Al vostro congresso di Verona Berlinguer viene fischiato. Colpì l’avallo finale di Craxi: «Se avessi saputo fischiare, avrei fischiato anch’io». Non si seminava un odio che creava un baratro? Che impressione fecero a uno come te, che nell’unità della sinistra credeva?
«Beh, devo essere sincero, ero molto combattuto tra la mia educazione e la temperie della lotta politica. Mi dispiace fischiare, inviti uno e poi lo fischi... Però lui aveva appena detto che noi eravamo un pericolo per la democrazia, il governo Craxi era un pericolo. Nei festival dell’unità c’erano gli stand con la trippa alla Bettino. Craxi era un combattente per natura, temperamento e convinzione. Lui è diventato un anticomunista nel ‘56, dopo gli anni di esperienza unitaria di cui abbiamo parlato. Esistevano gli anticomunisti democratici, anticomunisti non reazionari, categoria di cui il Pci togliattiano, soprattutto, tendeva a negare l’esistenza. Se sono anticomunisti sono fascisti. Kennedy, Moro, Brandt erano anticomunisti, ma certamente democratici. I fischi sono la replica di uno che è in conflitto aperto con i comunisti. Nenni non era mai arrivato a questo, forse neanche Saragat. La categoria del “tradimento” è stata molto presente, spesso tragicamente, nella storia della sinistra. Craxi si ribellava a questi toni e, facendolo, allargava però il solco. Dicendo “fischierei anch’io”, difende il suo popolo, che lui stesso aveva fomentato, si identifica con esso, non lo delegittima. Quindi, pur essendo lontano dal mio spirito, capivo. Lo capivo e l’ho anche condiviso. Quando l’ha detto, ho applaudito anch’io. Ma tra fischi e insulti la sinistra allontanava la sua unità possibile».

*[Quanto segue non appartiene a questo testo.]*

### src/shared/rhip_pkg.sv
// constants, types and helpers shared by the host serial port block
// assumes one system clock; the i2c lines arrive asynchronously on pins
package rhip_pkg;

	////////////////////////////////////////////////////////////////////////
	// bus addressing and mode byte layout
	localparam logic [6:0] RHIP_BUS_ADDR   = 7'h50;
	localparam logic [7:0] RHIP_BANK_PFX   = 8'hfb;
	localparam logic [7:0] RHIP_DISC_BYTE  = 8'hff;
	localparam logic [5:0] RHIP_DISC_START = 6'h01;
	localparam logic [1:0] RHIP_M_WREG     = 2'h0;
	localparam logic [1:0] RHIP_M_RREG     = 2'h1;
	localparam logic [1:0] RHIP_M_MEM      = 2'h2;
	localparam logic [1:0] RHIP_M_CMD      = 2'h3;
	localparam int         RHIP_MODE_HI    = 7;
	localparam int         RHIP_MODE_LO    = 6;

	// fifo and passive target memory sub-modes
	localparam logic [5:0] RHIP_SUB_FIFO_LD = 6'h00;
	localparam logic [5:0] RHIP_SUB_FIFO_RD = 6'h1f;
	localparam logic [5:0] RHIP_SUB_PTM_A   = 6'h20;
	localparam logic [5:0] RHIP_SUB_PTM_F   = 6'h28;
	localparam logic [5:0] RHIP_SUB_PTM_TSN = 6'h2c;

	// passive target memory region starts
	localparam int         RHIP_PTM_AW      = 7;
	localparam logic [6:0] RHIP_PTM_A_BASE  = 7'h00;
	localparam logic [6:0] RHIP_PTM_F_BASE  = 7'h0f;
	localparam logic [6:0] RHIP_PTM_T_BASE  = 7'h24;

	// direct command codes that matter here
	localparam logic [5:0] RHIP_CMD_TRANSP  = 6'h1c;

	// bit engine
	localparam logic [3:0] RHIP_BYTE_BITS   = 4'h8;

	////////////////////////////////////////////////////////////////////////
	// types
	typedef enum { LK_IDLE, LK_RX, LK_RX_ACK, LK_TX, LK_TX_ACK } rhip_link_t;
	typedef enum { OP_ADDR, OP_MODE, OP_WREG, OP_FIFO, OP_PTM, OP_IGNORE } rhip_op_t;
	typedef enum { RD_NONE, RD_REG, RD_FIFO, RD_DISC } rhip_rd_t;

	// register write carrier
	typedef struct packed {
		logic       bank_b; // secondary bank selected
		logic [5:0] addr;   // register address
		logic [7:0] data;   // byte to store
	} rhip_wr_t;

	// passive target memory write carrier
	typedef struct packed {
		logic [RHIP_PTM_AW-1:0] addr;
		logic [7:0]             data;
	} rhip_ptm_t;

	////////////////////////////////////////////////////////////////////////
	// commands that run for a while and report completion by interrupt
	function automatic logic rhip_cmd_timed(input logic [5:0] code);
		case (code)
			6'h08, 6'h09, 6'h13, 6'h16, 6'h19, 6'h1f, 6'h2a: rhip_cmd_timed = 1'b1;
			default: rhip_cmd_timed = 1'b0;
		endcase
	endfunction

endpackage

### src/rhip_sync.sv
// two flip-flop synchroniser for pin inputs
// assumes inputs are asynchronous to clk_sys
`timescale 1ns/1ps
module rhip_sync
	import rhip_pkg::*;
#(
	parameter int W = 3
) (
	input  wire logic         clk_sys,
	input  wire logic         rst,
	input  wire logic         ce,
	input  wire logic [W-1:0] async_in,
	output logic      [W-1:0] sync_out
);

	logic [W-1:0] meta_reg; // first stage, read only by second stage
	logic [W-1:0] meta_next;
	logic [W-1:0] sync_reg; // second stage
	logic [W-1:0] sync_next;

	////////////////////////////////////////////////////////////////////////
	// next values; lines idle high so reset to ones
	always_comb begin
		meta_next = meta_reg;
		sync_next = sync_reg;
		if (ce) begin
			meta_next = async_in;
			sync_next = meta_reg;
		end
	end

	// registers only
	always_ff @(posedge clk_sys) begin
		if (rst) begin
			meta_reg <= '1;
			sync_reg <= '1;
		end else begin
			meta_reg <= meta_next;
			sync_reg <= sync_next;
		end
	end

	assign sync_out = sync_reg;

endmodule

### src/rhip_cmd_exec.sv
// direct command tracker: busy flag and completion event
// assumes front end pulses cmd_done on clk_sys when a timed command ends
`timescale 1ns/1ps
module rhip_cmd_exec
	import rhip_pkg::*;
(
	input  wire logic       clk_sys,
	input  wire logic       rst,
	input  wire logic       ce,
	input  wire logic       cmd_start,
	input  wire logic [5:0] cmd_code,
	input  wire logic       cmd_done,
	output logic            busy,
	output logic            done_evt
);

	logic busy_reg; // timed command in progress
	logic busy_next;
	logic evt_reg;  // one-cycle completion event
	logic evt_next;

	////////////////////////////////////////////////////////////////////////
	// only timed commands hold busy; immediate ones never raise it
	always_comb begin
		busy_next = busy_reg;
		evt_next  = 1'b0;
		if (ce) begin
			if (busy_reg && cmd_done) begin
				busy_next = 1'b0;
				evt_next  = 1'b1;
			end
			if (cmd_start && rhip_cmd_timed(cmd_code)) begin
				busy_next = 1'b1;
			end
		end else begin
			evt_next = evt_reg;
		end
	end

	// registers only
	always_ff @(posedge clk_sys) begin
		if (rst) begin
			busy_reg <= 1'b0;
			evt_reg  <= 1'b0;
		end else begin
			busy_reg <= busy_next;
			evt_reg  <= evt_next;
		end
	end

	assign busy     = busy_reg;
	assign done_evt = evt_reg;

endmodule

Parliamo della parabola di Craxi.
«Guarda la storia del Psi prima di Craxi: la crisi dell’unificazione socialista nel ’66, la nuova scissione, le peripezie, Mancini, quell’andamento così plumbeo della segreteria di De Martino: insomma la doppia subalternità. Al governo con la Dc, all’opposizione con i comunisti. Liberarsi da questo retaggio è stata un’impresa titanica, come riprendere un partito esangue, com’era quello del ’76, e tirarlo fuori dalla sua crisi. Il Psi era malato di divisioni, di velleitarismo che volta per volta diventava massimalismo o ministerialismo. Craxi aveva chiarissime tutte le debolezze strutturali del suo partito, voleva superarle e ha lottato per superarle».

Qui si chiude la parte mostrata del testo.